Desta forma, tornou-‐se interessante esclarecer o mecanismo de secreção de FH e se a mutação Arg127 estaria associada com o retardo na secreção da proteína. Desejamos também localizar o compartimento intra-‐celular onde a proteína mutante é retida no fibroblasto do paciente deficiente de FH. Outro ponto que nos interessa é verificar se a retenção protéica é capaz de causar alteração celular devido ao estresse no RE. Considerando que o FH mutante possa ser funcional, tornou-‐se importante considerar a possibilidade de empregarmos tratamentos que facilitasse o dobramento protéico e, com isso, a secreção de FH.
2 Objetivos
Investigar a importância da Arg127 para secreção e atividade da proteína FH.

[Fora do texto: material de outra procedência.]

===== src/design/quanta_exchange_monte_carlo_defines.svh =====
// ----------------------------------------------------------------------------
// Quanta exchange assertion macros
// Shared property forms for the exchange block; they expect clk and rst_n
// in scope.
// ----------------------------------------------------------------------------
`ifndef QUANTA_EXCHANGE_MONTE_CARLO_DEFINES_SVH
`define QUANTA_EXCHANGE_MONTE_CARLO_DEFINES_SVH

// consequent holds in the same cycle as the antecedent
`define QXMC_ASSERT_SAME(name, ante, cons, msg) \
  name: assert property (@(posedge clk) disable iff (!rst_n) (ante) |-> (cons)) \
    else $error(msg);

// consequent holds in the cycle after the antecedent
`define QXMC_ASSERT_NEXT(name, ante, cons, msg) \
  name: assert property (@(posedge clk) disable iff (!rst_n) (ante) |=> (cons)) \
    else $error(msg);

`endif


===== src/design/qxmc_pkg.sv =====
// ----------------------------------------------------------------------------
// Quanta exchange package
// Sizes, codes, state encoding and the controller/datapath bundles.
// ----------------------------------------------------------------------------
`timescale 1ns / 1ps

package qxmc_pkg;

  localparam int NUM_OBJECTS = 1024;
  localparam int NUM_LEVELS  = 64;

  localparam int OBJ_AW    = $clog2(NUM_OBJECTS);
  localparam int LVL_AW    = $clog2(NUM_LEVELS);
  localparam int HIST_W    = $clog2(NUM_OBJECTS + 1);
  localparam int HALF      = NUM_OBJECTS / 2;
  localparam int FILL_LEN  = (NUM_OBJECTS > NUM_LEVELS) ? NUM_OBJECTS : NUM_LEVELS;
  localparam int FILL_W    = $clog2(FILL_LEN);

  localparam int ENERGY_W  = 13;
  localparam int CNT_W     = 32;
  localparam int IDX_W     = 10;
  localparam int LEVEL_W   = 6;
  localparam int OP_W      = 2;
  localparam int MODE_W    = 2;
  localparam int OUT_CNT_W = 11;

  localparam logic [ENERGY_W-1:0] ENERGY_MAX = 13'd8191;

  // request opcodes
  localparam logic [OP_W-1:0] OP_EXCHANGE   = 2'd0;
  localparam logic [OP_W-1:0] OP_READ_LEVEL = 2'd1;
  localparam logic [OP_W-1:0] OP_REFILL     = 2'd2;

  // fill patterns
  localparam logic [MODE_W-1:0] MODE_SPLIT_73 = 2'd1;
  localparam logic [MODE_W-1:0] MODE_SPLIT_46 = 2'd2;

  localparam logic [ENERGY_W-1:0] E_UNIFORM = 13'd5;
  localparam logic [ENERGY_W-1:0] E_SEVEN   = 13'd7;
  localparam logic [ENERGY_W-1:0] E_THREE   = 13'd3;
  localparam logic [ENERGY_W-1:0] E_FOUR    = 13'd4;
  localparam logic [ENERGY_W-1:0] E_SIX     = 13'd6;

  // histogram bins touched by one kept exchange, in update order
  typedef enum logic [1:0] {
    BIN_DN_OLD,
    BIN_DN_NEW,
    BIN_RX_OLD,
    BIN_RX_NEW
  } bin_sel_t;

  typedef enum logic [3:0] {
    ST_INIT_FILL,
    ST_IDLE,
    ST_DECODE,
    ST_RD_RX,
    ST_CHK,
    ST_JUDGE,
    ST_WR_RX,
    ST_H_RD,
    ST_H_WR,
    ST_LVL_CAP,
    ST_REFILL,
    ST_DONE
  } state_t;

  typedef struct packed {
    logic     ld_item;
    logic     fill_start;
    logic     fill_we;
    logic     e_rd_rx;
    logic     cap_dn;
    logic     cap_rx;
    logic     e_we_dn;
    logic     e_we_rx;
    logic     set_moved;
    logic     cnt_kept;
    logic     cnt_rej;
    logic     h_rd_level;
    logic     h_wr;
    bin_sel_t bin_sel;
    logic     cap_lcount;
    logic     out_load;
  } dp_cmd_t;

  typedef struct packed {
    logic [OP_W-1:0] op;
    logic            idx_ok;
    logic            same_idx;
    logic            move_ok;
    logic            lvl_ok;
    logic            fill_last;
    logic            out_free;
  } dp_sts_t;

endpackage


===== src/design/qxmc_ctrl.sv =====
// ----------------------------------------------------------------------------
// Quanta exchange controller
// Sequences fill sweeps, exchanges, level reads and the result hand-off.
// ----------------------------------------------------------------------------
`timescale 1ns / 1ps

module qxmc_ctrl
  import qxmc_pkg::*;
(
  input  logic    clk,
  input  logic    rst_n,
  input  logic    in_valid,
  output logic    in_ready,
  input  dp_sts_t sts,
  output dp_cmd_t cmd
);

  state_t   state_r, state_nxt;
  bin_sel_t bin_r, bin_nxt;

  always_ff @(posedge clk) begin
    if (!rst_n) begin
      state_r <= ST_INIT_FILL;
      bin_r   <= BIN_DN_OLD;
    end else begin
      state_r <= state_nxt;
      bin_r   <= bin_nxt;
    end
  end

  // next state
  always_comb begin
    state_nxt = state_r;
    bin_nxt   = bin_r;
    unique case (state_r)
      ST_INIT_FILL: begin
        if (sts.fill_last) state_nxt = ST_IDLE;
      end
      ST_IDLE: begin
        if (in_valid) state_nxt = ST_DECODE;
      end
      ST_DECODE: begin
        unique case (sts.op)
          OP_EXCHANGE: begin
            if (!sts.idx_ok || sts.same_idx) state_nxt = ST_DONE;
            else state_nxt = ST_RD_RX;
          end
          OP_READ_LEVEL: begin
            state_nxt = sts.lvl_ok ? ST_LVL_CAP : ST_DONE;
          end
          OP_REFILL: begin
            state_nxt = ST_REFILL;
          end
          default: begin
            state_nxt = ST_DONE;
          end
        endcase
      end
      ST_RD_RX:   state_nxt = ST_CHK;
      ST_CHK:     state_nxt = ST_JUDGE;
      ST_JUDGE: begin
        state_nxt = sts.move_ok ? ST_WR_RX : ST_DONE;
      end
      ST_WR_RX: begin
        bin_nxt   = BIN_DN_OLD;
        state_nxt = ST_H_RD;
      end
      ST_H_RD:    state_nxt = ST_H_WR;
      ST_H_WR: begin
        unique case (bin_r)
          BIN_DN_OLD: begin
            bin_nxt   = BIN_DN_NEW;
            state_nxt = ST_H_RD;
          end
          BIN_DN_NEW: begin
            bin_nxt   = BIN_RX_OLD;
            state_nxt = ST_H_RD;
          end
          BIN_RX_OLD: begin
            bin_nxt   = BIN_RX_NEW;
            state_nxt = ST_H_RD;
          end
          BIN_RX_NEW: begin
            state_nxt = ST_DONE;
          end
          default: begin
            state_nxt = ST_DONE;
          end
        endcase
      end
      ST_LVL_CAP: state_nxt = ST_DONE;
      ST_REFILL: begin
        if (sts.fill_last) state_nxt = ST_DONE;
      end
      ST_DONE: begin
        if (sts.out_free) state_nxt = ST_IDLE;
      end
      default: begin
        state_nxt = ST_IDLE;
      end
    endcase
  end

  // outputs
  always_comb begin
    cmd      = '0;
    in_ready = 1'b0;
    unique case (state_r)
      ST_INIT_FILL: cmd.fill_we = 1'b1;
      ST_IDLE: begin
        in_ready    = 1'b1;
        cmd.ld_item = in_valid;
      end
      ST_DECODE: begin
        unique case (sts.op)
          OP_EXCHANGE: begin
            if (!sts.idx_ok) begin
              cmd.cnt_rej = 1'b1;
            end else if (sts.same_idx) begin
              cmd.cnt_kept  = 1'b1;
              cmd.set_moved = 1'b1;
            end
          end
          OP_READ_LEVEL: cmd.h_rd_level = 1'b1;
          OP_REFILL:     cmd.fill_start = 1'b1;
          default: ;
        endcase
      end
      ST_RD_RX: begin
        cmd.e_rd_rx = 1'b1;
        cmd.cap_dn  = 1'b1;
      end
      ST_CHK: cmd.cap_rx = 1'b1;
      ST_JUDGE: begin
        if (sts.move_ok) begin
          cmd.e_we_dn   = 1'b1;
          cmd.set_moved = 1'b1;
          cmd.cnt_kept  = 1'b1;
        end else begin
          cmd.cnt_rej = 1'b1;
        end
      end
      ST_WR_RX: cmd.e_we_rx = 1'b1;
      ST_H_RD: cmd.bin_sel = bin_r;
      ST_H_WR: begin
        cmd.bin_sel = bin_r;
        cmd.h_wr    = 1'b1;
      end
      ST_LVL_CAP: cmd.cap_lcount = 1'b1;
      ST_REFILL:  cmd.fill_we = 1'b1;
      ST_DONE:    cmd.out_load = sts.out_free;
      default: ;
    endcase
  end

endmodule


===== config.mk =====
export PLATFORM = sky130hd
export DESIGN_NAME = qxmc_ctrl
export DESIGN_NICKNAME = d
export VERILOG_FILES = /design/src/design/quanta_exchange_monte_carlo_defines.svh /design/src/design/qxmc_pkg.sv /design/src/design/qxmc_ctrl.sv
export SDC_FILE = /design/constraint.sdc
export NUM_CORES = 1
export LEC_CHECK = 0
export ABC_AREA = 1
export BUFFER_PORTS_ARGS = -buffer_cell sky130_fd_sc_hd__buf_2
export CORE_AREA = 5 5 45 47
export CTS_CLUSTER_SIZE = 8
export DETAILED_ROUTE_END_ITERATION = 16
export DIE_AREA = 0 0 50 52
export PLACE_DENSITY_LB_ADDON = 0.08
export SYNTH_ARGS = -nofsm -noshare
export SYNTH_HDL_FRONTEND = slang
export SYNTH_SLANG_ARGS = --single-unit

===== constraint.sdc =====
create_clock -name clk -period 1.6 [get_ports clk]
set_input_delay 0.32 -clock clk [delete_from_list [all_inputs] [get_ports clk]]
set_output_delay 0.32 -clock clk [all_outputs]
set_load 0.1 [all_outputs]

==> results.json <==
{
  "dp_hpwl_mm": 1.903,
  "htreeDepth": 1,
  "die_h_um": 52,
  "grt_start_max_net_pins": 8,
  "top_layer": "met4",
  "setup_viol": 16,
  "wl_per_cell_um": 15.52,
  "area_growth_pct": 107.7,
  "clkPwrFrac_pct": 4.9,
  "p_int_mw": 1.151,
  "postSynthAreaPerCell_um2": 5.650,
  "layout_commonest_cell": "nand2_1",
  "drtIter0Drc": 44,
  "p_seq_share_pct": 11.9,
  "die-area_mm2": 0.002600,
  "hold_viol_final": 0,
  "grt_pass1_wl_mm": 4.043,
  "p_total_mw": 2.837,
  "dr_wl_met2_mm": 1.624,
  "portBuffers": 28,
  "worst_pin_slew_ps": 307.1,
  "insertedDiodeCount": 0,
  "status": "finished, violations left",
  "syn_inst": 126,
  "place.gp.congestion": 0.8272,
  "timing.fmax_ghz": 0.5694,
  "fin_crit_sh_pct": 109.8,
  "layout-drive-gt1-share_pct": 52.60,
  "cts_tree": "yes",
  "critPathLaunchType": "flop",
  "p_leak_nw": 0.7214,
  "grt_usage_pct": 20.43,
  "ys_types": 17,
  "drv_cap": 0,
  "vias": 1035,
  "wirelength_mm": 2.949,
  "m1WireLength_mm": 1.005,
  "nNetsFinal": 194,
  "cts-root-buf": "clkbuf_4",
  "core_mm2": 0.001614,
  "ant_nets": 0,
  "gr-total-overflow": 0,
  "die_x_um": 50,
  "ys_seq_area_share_pct": 16.87,
  "worstPathMaxFanout": 5,
  "power_frac_comb_pct": 83.2,
  "finClkSkew_ps": 3.855,
  "yosysWarnings": 0,
  "place_ws_ps": -3.251,
  "cts_buffers": 3,
  "synth_top_cell_by_area": "nand2_1",
  "ys_top_cells_by_area": "nand2_1, dfxtp_1, ha_1",
  "synth_top_area_share_pct": 17.40,
  "power.share.switching_pct": 59.44,
  "antenna_found_initial": 0,
  "violations": "setup timing",
  "cts.sinks": 6,
  "syn-num-nets": 145,
  "clk_pin_slew_worst_paths_ps": 40,
  "row_count": 15,
  "first_pass_iters": 7,
  "finalWorstSetupSlack_ps": -156.2,
  "final_cell_mix": "nand2_1, buf_12, buf_4",
  "cellPowerDensity_mw_per_mm2": 1918,
  "clk_latency_ps": 250,
  "grt_pass1_vias": 975,
  "slew_viol_final": 0,
  "wl_met3_um": 207,
  "syn_area_um2": 711.9,
  "routed_via_density": 5.447,
  "fin_hold_ws_ps": 334.7,
  "io_pins": 29,
  "drc": 0,
  "hp-class": "in2reg",
  "maxSlewHeadroom_pct": 79.59,
  "min_period_ps": 1756,
  "critPathKind": "reg2out",
  "initial_core_util_pct": 44.11,
  "p_switching_mw": 1.686,
  "cts_buffer_depth": 2,
  "rsz0062_at_grt": "true",
  "arrival_ps": 1440,
  "irDropWorstVdd_mv": 2.282,
  "endpoint_kind": "output port",
  "ys_ff_latch": 6,
  "ctsHoldBuffers": 0,
  "worst_ep_required_time_ps": 1280
}
[logic make-up after synthesis]
logic type,count (synthesis),synth area share (%)
AO/OA/AOI/OAI,17,13.01
adder cells (fa/ha/maj),8,14.06
buffers and inverters,28,15.82
flip-flops,6,16.87
AND/OR/NAND/NOR,67,40.25
[repair_timing]
item                                    in CTS  in global routing
gates resized for setup                     11                 18
endpoints found under the setup margin      15                 18
cloned                                       0                  0
pin swaps                                    4                  7
setup buffers                                3                 10
[final timing paths]
| path | cells past startpoint | to | slack (ps) | startpoint |
|---|---|---|---|---|
| setup / recovery | 6 | cmd[8] | -160 | state_r[2]$_SDFFE_PN0P_ |
| hold / removal | 3 | state_r[2]$_SDFFE_PN0P_ | 330 | rst_n |
| setup reg to reg | 10 | state_r[3]$_SDFFE_PN0P_ | 90 | state_r[1]$_SDFFE_PN0P_ |
| hold reg to reg | 2 | bin_r[0]$_SDFFE_PN0P_ | 520 | bin_r[0]$_SDFFE_PN0P_ |
[routing by layer]
metal,vias to the layer above,global-route usage [%]
met4,0,10.92
met5,-,0
li1,482,-
met1,479,18.76
met3,15,6.304
met2,59,39.12
[cell type report]
class / instances / area (um2)
multi-input cells: 92 / 634.4
fillers: 66 / 135.1
flip-flops and latches: 6 / 135.1
repair buffers: 46 / 545.5
clock buffers: 3 / 22.52
well taps: 17 / 21.27
inverters: 26 / 120.1
[power groups by stage]
stage	Clock (mW)	Combinational (mW)	Sequential, mW
2_1_floorplan	0	1.35	0.278
3_3_place_gp	0	1.89	0.290
3_5_place_dp	0	1.93	0.296
4_1_cts	0.145	2.02	0.300
5_1_grt	0.148	2.48	0.344
6_report	0.138	2.36	0.338
[state kept, by name, indices dropped and copies added (netlist names)]
name	flops
bin_r	2
state_r	4
[worst max-delay path: stages, from the launching register on]
cell and delay (ps):
dfxtp_4 380, inv_4 70, nand2_4 60, nor2_4 110, inv_2 60, o31ai_4 280, buf_12 220
[Yosys cell counts]
master and instances:
dfxtp_1 6, o31ai_1 1, nand2_2 2, buf_4 2, inv_1 26, nor2_4 1
nor3_1 2, a21oi_1 9, o22ai_1 1, nor2_1 17, nand3_1 8, nand4_1 1
nand2_1 33, ha_1 8, o21ai_2 1, nor2_2 3, o21ai_0 5
[stage by stage]
step / utilization, % / setup TNS, ps / instance area (um2) / std cells
after global routing: 91.63 / -2561 / 1479 / 190
after detailed placement: 78.84 / -6.370 / 1272 / 174
final: 91.63 / -1660 / 1479 / 190
after CTS: 83.33 / -1102 / 1345 / 180
after floorplan: - / -3579 / 843.3 / 126
after global placement: 78.84 / 0 / 1272 / 174
(Power assumes the default switching activity.)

Investigar as consequências da retenção da proteína mutante para a célula do paciente deficiente de FH.
2.1 Objetivos específicos
Analisar se a mutação Arg127His alterou a capacidade de síntese e secreção de FH.
Confirmar se a mutação é responsável pela retenção de FH.
Determinar qual compartimento intracelular está envolvido na retenção da proteína FH e suas consequências para a célula.
Observar se a retenção de FH poderia induzir estresse no retículo endoplasmático diminuindo a expressão de reguladores de membrana do sistema complemento.
Avaliar se a mutação Arg127His afetou a capacidade de FH atuar como co-‐fator de FI na clivagem de C3b.
Induzir a secreção in vitro de FH Arg127His pelos fibroblastos do paciente após tratamento com curcumina e ácido 4-‐fenilbutírico.